Exercise prompt.
Output all the data exactly.

Excerpts from a dataset.
### config.mk
export PLATFORM = sky130hd
export DESIGN_NAME = pid3_merge_flat
export DESIGN_NICKNAME = d
export VERILOG_FILES = /design/src/pid3_pkg.sv /design/src/pid3_ifs.sv /design/src/pid3_merge.sv /design/src/flat_wrapper.sv
export SDC_FILE = /design/constraint.sdc
export NUM_CORES = 1
export LEC_CHECK = 0
export ABC_AREA = 1
export BUFFER_PORTS_ARGS = -buffer_cell sky130_fd_sc_hd__buf_4
export CORE_UTILIZATION = 39
export DETAILED_ROUTE_END_ITERATION = 8
export PLACE_DENSITY = 0.77
export SYNTH_ARGS = -nofsm -noshare
export SYNTH_HDL_FRONTEND = slang
export SYNTH_SLANG_ARGS = --single-unit
### constraint.sdc
create_clock -name clk -period 2.5 [get_ports clk]
set_input_delay 0.25 -clock clk [delete_from_list [all_inputs] [get_ports clk]]
set_output_delay 0.25 -clock clk [all_outputs]
set_load 0.02 [all_outputs]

Written answer.
### config.mk
export PLATFORM = sky130hd
export DESIGN_NAME = pid3_merge_flat
export DESIGN_NICKNAME = d
export VERILOG_FILES = /design/src/pid3_pkg.sv /design/src/pid3_ifs.sv /design/src/pid3_merge.sv /design/src/flat_wrapper.sv
export SDC_FILE = /design/constraint.sdc
export NUM_CORES = 1
export LEC_CHECK = 0
export ABC_AREA = 1
export BUFFER_PORTS_ARGS = -buffer_cell sky130_fd_sc_hd__buf_4
export CORE_UTILIZATION = 39
export DETAILED_ROUTE_END_ITERATION = 8
export PLACE_DENSITY = 0.77
export SYNTH_ARGS = -nofsm -noshare
export SYNTH_HDL_FRONTEND = slang
export SYNTH_SLANG_ARGS = --single-unit
### constraint.sdc
create_clock -name clk -period 2.5 [get_ports clk]
set_input_delay 0.25 -clock clk [delete_from_list [all_inputs] [get_ports clk]]
set_output_delay 0.25 -clock clk [all_outputs]
set_load 0.02 [all_outputs]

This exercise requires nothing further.